Every raisin wants a moment in the sun.


----------



## nina foresti (Mar 11, 2014)

There is a 3rd way:


----------



## MAS (Apr 15, 2015)

nina foresti said:


> There is a 3rd way:


Ah, La Olivero. I saw her sing the role in San Francisco at age 65 or so. She was great onstage. The tenor could've been her grandson, so it was a bit of a weird experience.


----------



## The Conte (May 31, 2015)

For those wanting to see Olivero as well as hear her, go to 1:14:50 here:






(This aria wasn't exactly among the highlights of Olivero's Tosca and here it is ruined by a stupid cut.)

N.


----------



## JTS (Sep 26, 2021)

Interesting in that Callas marks a turning point in opera history after which acting took a far more prominent role in opera.


----------



## The Conte (May 31, 2015)

JTS said:


> Interesting in that Callas marks a turning point in opera history after which acting took a far more prominent role in opera.


Visual acting or vocal acting?

If the latter, are there enough filmed opera performances pre Callas for us to really know?

N.


----------



## nina foresti (Mar 11, 2014)

The Conte said:


> For those wanting to see Olivero as well as hear her, go to 1:14:50 here:
> 
> 
> 
> ...


Tragically that very important cut was the highlight of her aria to show how spectacularly she handles the "Perche Signor" part like no other soprano I know of -- not a single one!
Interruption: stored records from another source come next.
$ cat src/rtl/updn_cnt_pkg.sv
// Package: shared operation encoding for the up/down counter.
// Assumes: consumers only compare against the named values.
package updn_cnt_pkg;

    typedef enum logic [1:0] {
        OP_HOLD = 2'd0,
        OP_LOAD = 2'd1,
        OP_INC  = 2'd2,
        OP_DEC  = 2'd3
    } updn_op_e;

endpackage

$ cat src/rtl/updn_op_select.sv
// Module: picks this cycle's operation from the control pins.
// Assumes: load outranks counting; counting needs both enables low.
module updn_op_select
    import updn_cnt_pkg::*;
(
    input  logic     load_n,
    input  logic     cnt_par_n,
    input  logic     cnt_trk_n,
    input  logic     up,
    output updn_op_e op
);

    // Priority decode of load, count direction and hold.
    always_comb begin
        if (!load_n) begin
            op = OP_LOAD;
        end else if (!cnt_par_n && !cnt_trk_n) begin
            op = up ? OP_INC : OP_DEC;
        end else begin
            op = OP_HOLD;
        end
    end

endmodule

$ cat src/rtl/updn_next_state.sv
// Module: computes the next count with a per-bit lookahead toggle chain.
// Assumes: wrap-around is modulo 2^WIDTH; op is a valid encoding.
module updn_next_state
    import updn_cnt_pkg::*;
#(
    parameter int WIDTH = 4
) (
    input  logic [WIDTH-1:0] cur,
    input  logic [WIDTH-1:0] din,
    input  updn_op_e         op,
    output logic [WIDTH-1:0] nxt
);

    logic             dir_up;
    logic [WIDTH-1:0] toggle;

    // Direction used by the toggle chain.
    assign dir_up = (op == OP_INC);

    // Bit i toggles when every lower bit is 1 (up) or 0 (down).
    generate
        for (genvar i = 0; i < WIDTH; i++) begin : g_chain
            if (i == 0) begin : g_lsb
                assign toggle[i] = 1'b1;
            end else begin : g_upper
                assign toggle[i] = toggle[i-1] &
                                   (dir_up ? cur[i-1] : ~cur[i-1]);
            end
        end
    endgenerate

    // Selects the next stored value for the chosen operation.
    always_comb begin
        unique case (op)
            OP_LOAD: nxt = din;
            OP_INC,
            OP_DEC:  nxt = cur ^ toggle;
            default: nxt = cur;
        endcase
    end

endmodule

$ cat src/rtl/updn_term_detect.sv
// Module: combinational active-low terminal-count decode.
// Assumes: gated by the trickle enable only; may glitch, never a clock.
module updn_term_detect #(
    parameter int WIDTH = 4
) (
    input  logic [WIDTH-1:0] q,
    input  logic             up,
    input  logic             cnt_trk_n,
    output logic             term_n
);

    logic at_top;
    logic at_bottom;

    // End-of-range detection in each direction.
    assign at_top    = &q;
    assign at_bottom = ~|q;

    // Flag is low only with the trickle enable asserted at the range end.
    assign term_n = ~(~cnt_trk_n & (up ? at_top : at_bottom));

endmodule

$ cat src/rtl/presettable_updn_counter.sv
// Module: presettable synchronous up/down counter, cascadable via term_n.
// Assumes: all changes on the rising edge; rst_n is a synchronous test reset.
module presettable_updn_counter
    import updn_cnt_pkg::*;
#(
    parameter int WIDTH = 4
) (
    input  logic             clk,
    input  logic             rst_n,
    input  logic             load_n,
    input  logic [WIDTH-1:0] din,
    input  logic             cnt_par_n,
    input  logic             cnt_trk_n,
    input  logic             up,
    output logic [WIDTH-1:0] q,
    output logic             term_n
);

    updn_op_e         op;
    logic [WIDTH-1:0] count_q;
    logic [WIDTH-1:0] count_d;

    updn_op_select u_sel (
        .load_n    (load_n),
        .cnt_par_n (cnt_par_n),
        .cnt_trk_n (cnt_trk_n),
        .up        (up),
        .op        (op)
    );

    updn_next_state #(.WIDTH(WIDTH)) u_next (
        .cur (count_q),
        .din (din),
        .op  (op),
        .nxt (count_d)
    );

    // Count register with synchronous active-low reset.
    always_ff @(posedge clk) begin
        if (!rst_n) begin
            count_q <= '0;
        end else begin
            count_q <= count_d;
        end
    end

    updn_term_detect #(.WIDTH(WIDTH)) u_term (
        .q         (count_q),
        .up        (up),
        .cnt_trk_n (cnt_trk_n),
        .term_n    (term_n)
    );

    assign q = count_q;

endmodule

$ cat config.mk
export PLATFORM = sky130hd
export DESIGN_NAME = presettable_updn_counter
export DESIGN_NICKNAME = d
export VERILOG_FILES = /design/src/rtl/updn_cnt_pkg.sv /design/src/rtl/updn_op_select.sv /design/src/rtl/updn_next_state.sv /design/src/rtl/updn_term_detect.sv /design/src/rtl/presettable_updn_counter.sv
export SDC_FILE = /design/constraint.sdc
export NUM_CORES = 1
export LEC_CHECK = 0
export ABC_AREA = 1
export BUFFER_PORTS_ARGS = -buffer_cell sky130_fd_sc_hd__clkbuf_2
export CAP_MARGIN = 15
export CORE_AREA = 8 8 45 47
export CTS_CLUSTER_SIZE = 10
export DETAILED_ROUTE_END_ITERATION = 10
export DIE_AREA = 0 0 53 55
export SLEW_MARGIN = 30
export SYNTH_ARGS = -nofsm -noshare
export SYNTH_HDL_FRONTEND = slang
export SYNTH_SLANG_ARGS = --single-unit
$ cat constraint.sdc
create_clock -name clk -period 1.46 [get_ports clk]
set_input_delay 0.146 -clock clk [delete_from_list [all_inputs] [get_ports clk]]
set_output_delay 0.146 -clock clk [all_outputs]
set_load 0.005 [all_outputs]
==> impl_metrics.ini, run 1 <==
[timing]
fin_crit_sh_pct = 95.5
rsz0062_at_grt = no
worst_pin_slew_ns = 0.208
finalCriticalPeriod_ns = 1.39
fin_tns_setup_ns = 0
setup-violations-final = 0
final_hold_viol_count = 0
clock_skew_ns = 0.00203
slew_headroom_pct = 86.1
max_freq_mhz = 718
slew_violations = 0

[floorplan]
initial_core_util_pct = 24.1
chipWidth_um = 53
row_count = 14
die_h_um = 55
ios = 15
dieArea_sq_mm = 0.00292
core-area_sq_mm = 0.00138

[clock_tree]
hold_buffers = 0
cts_buffers = 3
clock_sinks = 4
ctsHtreeMaxLevel = 1
clkSlewWorstSetupHoldPaths_ns = 0.04
cts_tree = done
cts_max_path_buffers = 2
clk_latency_ns = 0.23
root_buffer = clkbuf_4

[routing]
drtIter0Drc = 8
dr.pass1.iters = 4
drc = 0
wirelength_um = 862
num_vias = 384
routed_via_density = 4.47
ant_nets = 0
wl_per_cell_um = 10.0

[cells_and_area]
fin_util_pct = 32.7
largest_reg_flops = 4
regArea_sq_um = 85.1
antennaDiodeCount = 0
drive_above_1_share_pct = 37.1
areaGrowthSynthToFinish_pct = 36.1
final_cell_area_sq_um = 453
fillCellCount = 154
multiInputGateArea_sq_um = 206
nNetsFinal = 82

[critical_path]
path_max_fanout = 5
cp_cell_sequence = nor2_4 -> a31oi_1 -> or3_1 -> clkbuf_2
critPathBufInv = 1
cp.arrival_ns = 1.25
worstSetupEndpointType = output port
cp_top_family = simple AND/OR/NAND/NOR gates
path_class = reg2out
required_ns = 1.31
crit_slowest_cell = dfxtp_4
critPathMaxStageDelay_ns = 0.35
cp-start-kind = register

[logic_synthesis]
yosysWarnings = 0
ys_types = 17
syn_area_sq_um = 333
avgSynthCellArea_sq_um = 6.16
seq_area_frac_synth_pct = 24.1
syn_nets = 64
ys_ff_latch = 4
synthCells = 54

[global_route]
grt-ovfl-total = 0
grt_pass1_vias = 353
grt_max_degree = 11
antenna_found_initial = 0
grt_use_total_pct = 6.60
grt_first_pass_wirelength_um = 1400

[placement]
io_buffers = 14
place_congestion = 0.791
place_hpwl_um = 724
placed_cell_area_sq_um = 418

[pwr]
power_density_mw_per_mm2 = 789
p_leak_nw = 0.247
peakVddDrop_mv = 0.214

[min_path]
hold_path_class = in2reg

[run]
drv_cap = 0

[outcome]
status = complete, no violations
-- cell usage after synthesis, drive strengths merged --
master  count  area (sq um)
a21oi       1          8.76
a31oi       3          18.8
buf         1          5.00
dfxtp       4          80.1
inv        13          48.8
nand2      13          53.8
nand3       6          40.0
nand4       2          12.5
nor2        5          26.3
o211ai      1          7.51
o21ai       2          10.0
o22ai       1          6.26
or3         1          6.26
xor2        1          8.76
-- power breakdown --
part	total, W	internal (W)	switching [W]
Sequential	0.000129	0.000118	0.0000107
Clock	0.000133	0.0000917	0.0000411
Combinational	0.0000957	0.0000415	0.0000542
Total	0.000357	0.000251	0.000106
-- metrics by stage --
stage	total power (W)	instances	setup WS [ns]	hold slack, ns
after floorplan	0.000187	54	0.364	0.273
after global placement	0.000222	83	0.240	0.406
after detailed placement	0.000222	83	0.216	0.414
after CTS	0.000361	86	0.0244	0.171
after global routing	0.000386	86	0.00463	0.177
final	0.000357	86	0.0664	0.170
-- worst min-delay path, cell delays in order --
cell	delay (ns)
clkbuf_2	0.08
nand2_1	0.06
a31oi_1	0.07
-- worst paths after layout --
kind,slack [ns],to,from,depth (start not counted)
max reg2reg,0.40,q[3]$_SDFFE_PN0P_,q[0]$_SDFFE_PN0P_,8
max,0.07,term_n,q[0]$_SDFFE_PN0P_,4
min reg2reg,0.53,q[1]$_SDFFE_PN0P_,q[1]$_SDFFE_PN0P_,2
min,0.17,q[1]$_SDFFE_PN0P_,din[1],3
-- cell families after synthesis --
group                  share of synthesized area, %
AO/OA/AOI/OAI                                  15.4
XOR/XNOR                                       2.63
buffers and inverters                          16.2
flip-flops                                     24.1
AND/OR/NAND/NOR                                41.7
That is why I didn't include this particular blurb. 
Admittedly, she is not known for having a beautiful voice but the spectacular depth to which she is able to reach is enviable and rare in the opera world. I don't think I can count on one hand 5 sopranos who are able to exhibit such inner passion. To me Magda is one of them.


----------



## Seattleoperafan (Mar 24, 2013)

I would consider myself fortunate to hear any of these ladies;-) Naturally Callas would be my first choice. Tebaldi would be great if she wasn't flat on those C's.


----------



## BalalaikaBoy (Sep 25, 2014)

nina foresti said:


> There is a 3rd way:


Off topic, but I had been trying to put my finger on what Magda Olivero's voice reminded me of and it just clicked: a cool spring. It's a "cold" voice, but not frigid. You wouldn't think of getting blasted with an arctic storm the way you might if listening to Birgit Nilsson. The timbre is pristine and flows effortlessly, but it's still too cold to be a "gentle" voice like Eleanor Steber or Mary Costa. You get the sense of "I better not leave my hand in too long".


----------



## Seattleoperafan (Mar 24, 2013)

BalalaikaBoy said:


> Off topic, but I had been trying to put my finger on what Magda Olivero's voice reminded me of and it just clicked: a cool spring. It's a "cold" voice, but not frigid. You wouldn't think of getting blasted with an arctic storm the way you might if listening to Birgit Nilsson. The timbre is pristine and flows effortlessly, but it's still too cold to be a "gentle" voice like Eleanor Steber or Mary Costa. You get the sense of "I better not leave my hand in too long".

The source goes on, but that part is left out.